$ cat src/rtl/wdt_pkg.sv
package wdt_pkg;
  localparam int unsigned OFS_CFG  = 32'h00;
  localparam int unsigned OFS_CNT  = 32'h08;
  localparam int unsigned OFS_SCL  = 32'h10;
  localparam int unsigned OFS_FEED = 32'h18;
  localparam int unsigned OFS_KEY  = 32'h1C;
  localparam int unsigned OFS_CMP  = 32'h20;

  localparam logic [31:0] KEY_MAGIC  = 32'h0051_F15E;
  localparam logic [31:0] FEED_MAGIC = 32'h0D09_F00D;

  localparam int SCALE_W       = 4;
  localparam int CFG_RST_EN    = 8;
  localparam int CFG_ZERO_CMP  = 9;
  localparam int CFG_EN_ALWAYS = 12;
  localparam int CFG_EN_AWAKE  = 13;
  localparam int CFG_PEND      = 28;

  typedef struct packed {
    logic [SCALE_W-1:0] scale;
    logic               rst_en;
    logic               zero_cmp;
    logic               en_always;
    logic               en_awake;
    logic               pend;
  } wdt_ctrl_t;
endpackage

$ cat src/rtl/wdt_key_guard.sv
module wdt_key_guard
  import wdt_pkg::*;
#(
  parameter int DATA_W = 32
) (
  input  logic              clk_i,
  input  logic              rst_ni,
  input  logic              wr_i,
  input  logic              sel_key_i,
  input  logic              sel_prot_i,
  input  logic [DATA_W-1:0] wdata_i,
  output logic              armed_o,
  output logic              grant_o
);
  logic armed_q;

  always_ff @(posedge clk_i or negedge rst_ni) begin
    if (!rst_ni)                armed_q <= 1'b0;
    else if (wr_i && sel_key_i) armed_q <= (wdata_i == DATA_W'(KEY_MAGIC));
    else if (wr_i && sel_prot_i) armed_q <= 1'b0;  // one-shot, consumed even if useless
  end

  assign armed_o = armed_q;
  assign grant_o = wr_i & sel_prot_i & armed_q;

  AST_KEY_ARMS: assert property (@(posedge clk_i) disable iff (!rst_ni)
    (wr_i && sel_key_i && wdata_i == DATA_W'(KEY_MAGIC)) |=> armed_o);
  AST_KEY_BAD_VALUE: assert property (@(posedge clk_i) disable iff (!rst_ni)
    (wr_i && sel_key_i && wdata_i != DATA_W'(KEY_MAGIC)) |=> !armed_o);
  AST_KEY_ONE_SHOT: assert property (@(posedge clk_i) disable iff (!rst_ni)
    (wr_i && sel_prot_i) |=> !armed_o);
endmodule

$ cat src/rtl/wdt_scaler.sv
module wdt_scaler
  import wdt_pkg::*;
#(
  parameter int CNT_W    = 31,
  parameter int SCALED_W = 16
) (
  input  logic [CNT_W-1:0]    count_i,
  input  logic [SCALE_W-1:0]  scale_i,
  output logic [SCALED_W-1:0] scaled_o
);
  localparam int NUM_TAPS = 1 << SCALE_W;

  logic [SCALED_W-1:0] tap [NUM_TAPS];

  for (genvar s = 0; s < NUM_TAPS; s++) begin : g_tap
    assign tap[s] = SCALED_W'(count_i >> s);
  end

  assign scaled_o = tap[scale_i];
endmodule

$ cat src/rtl/wdt_count_unit.sv
module wdt_count_unit
  import wdt_pkg::*;
#(
  parameter int CNT_W    = 31,
  parameter int SCALED_W = 16
) (
  input  logic                clk_i,
  input  logic                rst_ni,
  input  logic                en_always_i,
  input  logic                en_awake_i,
  input  logic                core_awake_i,
  input  logic                zero_cmp_i,
  input  logic [SCALE_W-1:0]  scale_i,
  input  logic                tick_i,
  input  logic [SCALED_W-1:0] cmp_i,
  input  logic                load_i,
  input  logic [CNT_W-1:0]    load_val_i,
  input  logic                feed_clr_i,
  output logic [CNT_W-1:0]    count_o,
  output logic [SCALED_W-1:0] scaled_o,
  output logic                hit_o
);
  logic [CNT_W-1:0] count_q;
  logic             run;

  assign run = en_always_i | (en_awake_i & core_awake_i);

  wdt_scaler #(.CNT_W(CNT_W), .SCALED_W(SCALED_W)) u_scaler (
    .count_i (count_q),
    .scale_i (scale_i),
    .scaled_o(scaled_o)
  );

  assign hit_o = run & (scaled_o >= cmp_i);

  // priority: software load > feed > zero-on-match > tick
  always_ff @(posedge clk_i or negedge rst_ni) begin
    if (!rst_ni)                  count_q <= '0;
    else if (load_i)              count_q <= load_val_i;
    else if (feed_clr_i)          count_q <= '0;
    else if (hit_o && zero_cmp_i) count_q <= '0;
    else if (run && tick_i)       count_q <= count_q + 1'b1;
  end

  assign count_o = count_q;

  AST_CNT_STEP: assert property (@(posedge clk_i) disable iff (!rst_ni)
    (run && tick_i && !load_i && !feed_clr_i && !(hit_o && zero_cmp_i))
    |=> count_q == CNT_W'($past(count_q) + 1'b1));
  AST_CNT_HOLD: assert property (@(posedge clk_i) disable iff (!rst_ni)
    (!(run && tick_i) && !load_i && !feed_clr_i && !(hit_o && zero_cmp_i))
    |=> $stable(count_q));
  AST_FEED_CLEARS: assert property (@(posedge clk_i) disable iff (!rst_ni)
    (feed_clr_i && !load_i) |=> count_q == '0);
  AST_ZERO_ON_HIT: assert property (@(posedge clk_i) disable iff (!rst_ni)
    (hit_o && zero_cmp_i && !load_i) |=> count_q == '0);
endmodule

$ cat src/rtl/keyed_wdt.sv
module keyed_wdt
  import wdt_pkg::*;
#(
  parameter int ADDR_W   = 6,
  parameter int DATA_W   = 32,
  parameter int CNT_W    = 31,
  parameter int SCALED_W = 16
) (
  input  logic              clk_i,
  input  logic              rst_ni,
  input  logic [ADDR_W-1:0] addr_i,
  input  logic              we_i,
  input  logic [DATA_W-1:0] wdata_i,
  output logic [DATA_W-1:0] rdata_o,
  input  logic              tick_i,
  input  logic              core_awake_i,
  output logic              irq_o,
  output logic              rst_req_o
);
  localparam int CMP_W = SCALED_W;

  logic sel_cfg, sel_cnt, sel_scl, sel_feed, sel_key, sel_cmp, sel_prot;
  logic armed, grant, hit, feed_clr;
  logic [DATA_W-1:0]   cfg_q;
  logic [CMP_W-1:0]    cmp_q;
  logic [CNT_W-1:0]    count;
  logic [SCALED_W-1:0] scaled;
  wdt_ctrl_t           ctrl;

  assign sel_cfg  = (addr_i == ADDR_W'(OFS_CFG));
  assign sel_cnt  = (addr_i == ADDR_W'(OFS_CNT));
  assign sel_scl  = (addr_i == ADDR_W'(OFS_SCL));
  assign sel_feed = (addr_i == ADDR_W'(OFS_FEED));
  assign sel_key  = (addr_i == ADDR_W'(OFS_KEY));
  assign sel_cmp  = (addr_i == ADDR_W'(OFS_CMP));
  assign sel_prot = sel_cfg | sel_cnt | sel_feed | sel_cmp;

  wdt_key_guard #(.DATA_W(DATA_W)) u_key (
    .clk_i     (clk_i),
    .rst_ni    (rst_ni),
    .wr_i      (we_i),
    .sel_key_i (sel_key),
    .sel_prot_i(sel_prot),
    .wdata_i   (wdata_i),
    .armed_o   (armed),
    .grant_o   (grant)
  );

  assign ctrl.scale     = cfg_q[SCALE_W-1:0];
  assign ctrl.rst_en    = cfg_q[CFG_RST_EN];
  assign ctrl.zero_cmp  = cfg_q[CFG_ZERO_CMP];
  assign ctrl.en_always = cfg_q[CFG_EN_ALWAYS];
  assign ctrl.en_awake  = cfg_q[CFG_EN_AWAKE];
  assign ctrl.pend      = cfg_q[CFG_PEND];

  // hardware set of pending wins over a same-cycle software clear
  always_ff @(posedge clk_i or negedge rst_ni) begin
    if (!rst_ni) begin
      cfg_q <= '0;
    end else if (grant && sel_cfg) begin
      cfg_q           <= wdata_i;
      cfg_q[CFG_PEND] <= wdata_i[CFG_PEND] | hit;
    end else if (hit) begin
      cfg_q[CFG_PEND] <= 1'b1;
    end
  end

  always_ff @(posedge clk_i or negedge rst_ni) begin
    if (!rst_ni)               cmp_q <= '0;
    else if (grant && sel_cmp) cmp_q <= wdata_i[CMP_W-1:0];
  end

  assign feed_clr = grant & sel_feed & (wdata_i == DATA_W'(FEED_MAGIC));

  wdt_count_unit #(.CNT_W(CNT_W), .SCALED_W(SCALED_W)) u_cnt (
    .clk_i       (clk_i),
    .rst_ni      (rst_ni),
    .en_always_i (ctrl.en_always),
    .en_awake_i  (ctrl.en_awake),
    .core_awake_i(core_awake_i),
    .zero_cmp_i  (ctrl.zero_cmp),
    .scale_i     (ctrl.scale),
    .tick_i      (tick_i),
    .cmp_i       (cmp_q),
    .load_i      (grant & sel_cnt),
    .load_val_i  (wdata_i[CNT_W-1:0]),
    .feed_clr_i  (feed_clr),
    .count_o     (count),
    .scaled_o    (scaled),
    .hit_o       (hit)
  );

  always_comb begin
    rdata_o = '0;
    if (sel_cfg)      rdata_o = cfg_q;
    else if (sel_cnt) rdata_o = DATA_W'(count);
    else if (sel_scl) rdata_o = DATA_W'(scaled);
    else if (sel_key) rdata_o = DATA_W'(armed);
    else if (sel_cmp) rdata_o = DATA_W'(cmp_q);
  end

  assign irq_o     = ctrl.pend;
  assign rst_req_o = hit & ctrl.rst_en;

  AST_PEND_ON_HIT: assert property (@(posedge clk_i) disable iff (!rst_ni)
    hit |=> irq_o);
  AST_PEND_STICKY: assert property (@(posedge clk_i) disable iff (!rst_ni)
    (irq_o && !(grant && sel_cfg)) |=> irq_o);
  AST_LOCKED_CMP_HOLD: assert property (@(posedge clk_i) disable iff (!rst_ni)
    (!armed) |=> $stable(cmp_q));
endmodule

$ cat config.mk
export PLATFORM = sky130hd
export DESIGN_NAME = keyed_wdt
export DESIGN_NICKNAME = d
export VERILOG_FILES = /design/src/rtl/wdt_pkg.sv /design/src/rtl/wdt_key_guard.sv /design/src/rtl/wdt_scaler.sv /design/src/rtl/wdt_count_unit.sv /design/src/rtl/keyed_wdt.sv
export SDC_FILE = /design/constraint.sdc
export NUM_CORES = 1
export LEC_CHECK = 0
export CORE_ASPECT_RATIO = 2
export CORE_MARGIN = 2
export CORE_UTILIZATION = 55
export CTS_CLUSTER_DIAMETER = 40
export DETAILED_ROUTE_END_ITERATION = 8
export PLACE_DENSITY = 0.78
export SLEW_MARGIN = 20
export SYNTH_ARGS = -nofsm -noshare
export SYNTH_HDL_FRONTEND = slang
export SYNTH_SLANG_ARGS = --single-unit
$ cat constraint.sdc
create_clock -name clk_i -period 13.45 [get_ports clk_i]
set_clock_uncertainty 0.15 [all_clocks]
set_input_delay 2.69 -clock clk_i [delete_from_list [all_inputs] [get_ports clk_i]]
set_output_delay 2.69 -clock clk_i [all_outputs]
set_load 0.02 [all_outputs]
### Word-level counts from Yosys, hierarchy flattened

Cells that the tools add are included.

* register bits: 80
* input port bits: 43
* word-level logic and storage cells: 55

* add/subtract/negate cells: 1
* magnitude comparators: 2
* eq/ne operators: 7
* mux-type cells: 16
* bitwise operators: 14
* reduce and logical (&&, ||, !) cells: 10

Operators by type and width (count)
* 31-bit two-way mux: 5
* 16-bit two-way mux: 5
* 16-bit binary-select mux with 4-bit select: 1
* 32-bit by 23-bit == test with 1-bit output, second input constant: 1
* 32-bit by 28-bit == test with 1-bit output, second input constant: 1
* 32-bit two-way mux: 1
* 31-bit by 1-bit adder with 31-bit output, second input constant: 1
* 6-bit by 5-bit == test with 1-bit output, second input constant: 3
* 16-bit greater-or-equal comparator: 1
* 1-bit bitwise AND: 8
* 6-bit by 4-bit == test with 1-bit output, second input constant: 1
* 6-bit == test, second input constant: 1
* 1-bit logical AND: 6
* 6-bit zero test: 1
* 5-bit greater-or-equal comparator, second input constant: 1
* 4-bit inverter with 5-bit output: 1
* 1-bit OR: 5
* 1-bit two-way mux: 4
* 2-bit nonzero test: 2
* 4-bit nonzero test: 1

### Depth between registers and ports, before layout

* depth after elaboration: 10
* gate-level depth with buffers: 16

### Hierarchy

Synthesis repeated with hierarchy kept, for this count alone.

* cell total of the unflattened synthesis: 670
* area total of the unflattened synthesis: 6401.1 µm²

By module, submodules not included
* keyed_wdt: instances 1, cells each 258, area an instance 2806.4 µm²
* wdt_count_unit: instances 1, cells each 335, area an instance 2603.7 µm²
* wdt_scaler: instances 1, cells each 61, area an instance 837.1 µm²
* wdt_key_guard: instances 1, cells each 16, area an instance 153.9 µm²

### Worst setup path before layout

No wires, ideal clock.

* path kind: input port to output port
* start point: input addr_i[1]
* end point: output rdata_o[3]
* data arrival time: 4.530 ns
* required time: 10.610 ns
* path slack: 6.080 ns
* stages: 5
* buffers on the path: 1
* cell sequence: or3_1 buf_6 or4b_2 a211o_1 a22oi_1

* longest elaborated chain between the ends: 6

Ends and longest elaborated chain
* start: declaration: RTL line keyed_wdt.sv:11 `input logic [ADDR_W-1:0] addr_i,`
* 6-bit == test: RTL line keyed_wdt.sv:35 `assign sel_cmp = (addr_i == ADDR_W'(OFS_CMP));`
* 16-bit two-way mux: RTL line keyed_wdt.sv:99 `else if (sel_cmp) rdata_o = DATA_W'(cmp_q);`
* 16-bit two-way mux: RTL line keyed_wdt.sv:98 `else if (sel_key) rdata_o = DATA_W'(armed);`
* 16-bit two-way mux: RTL line keyed_wdt.sv:97 `else if (sel_scl) rdata_o = DATA_W'(scaled);`
* 31-bit two-way mux: RTL line keyed_wdt.sv:96 `else if (sel_cnt) rdata_o = DATA_W'(count);`
* 32-bit two-way mux *: RTL line keyed_wdt.sv:95 `if (sel_cfg) rdata_o = cfg_q;`
* end: declaration: RTL line keyed_wdt.sv:14 `output logic [DATA_W-1:0] rdata_o,`

Mark *: on every way between the ends. The rest lies on a longest branch, timed or not.

### Final worst setup path

* start point: input addr_i[1]
* end point: output rdata_o[0]

The elaborated chain is that of the path after synthesis.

Exercise details
With the line containing "RTL line keyed_wdt.sv:95" as the first, output each line through the final line of the entries above, exactly.

The answer
* 32-bit two-way mux *: RTL line keyed_wdt.sv:95 `if (sel_cfg) rdata_o = cfg_q;`
* end: declaration: RTL line keyed_wdt.sv:14 `output logic [DATA_W-1:0] rdata_o,`

Mark *: on every way between the ends. The rest lies on a longest branch, timed or not.

### Final worst setup path

* start point: input addr_i[1]
* end point: output rdata_o[0]

The elaborated chain is that of the path after synthesis.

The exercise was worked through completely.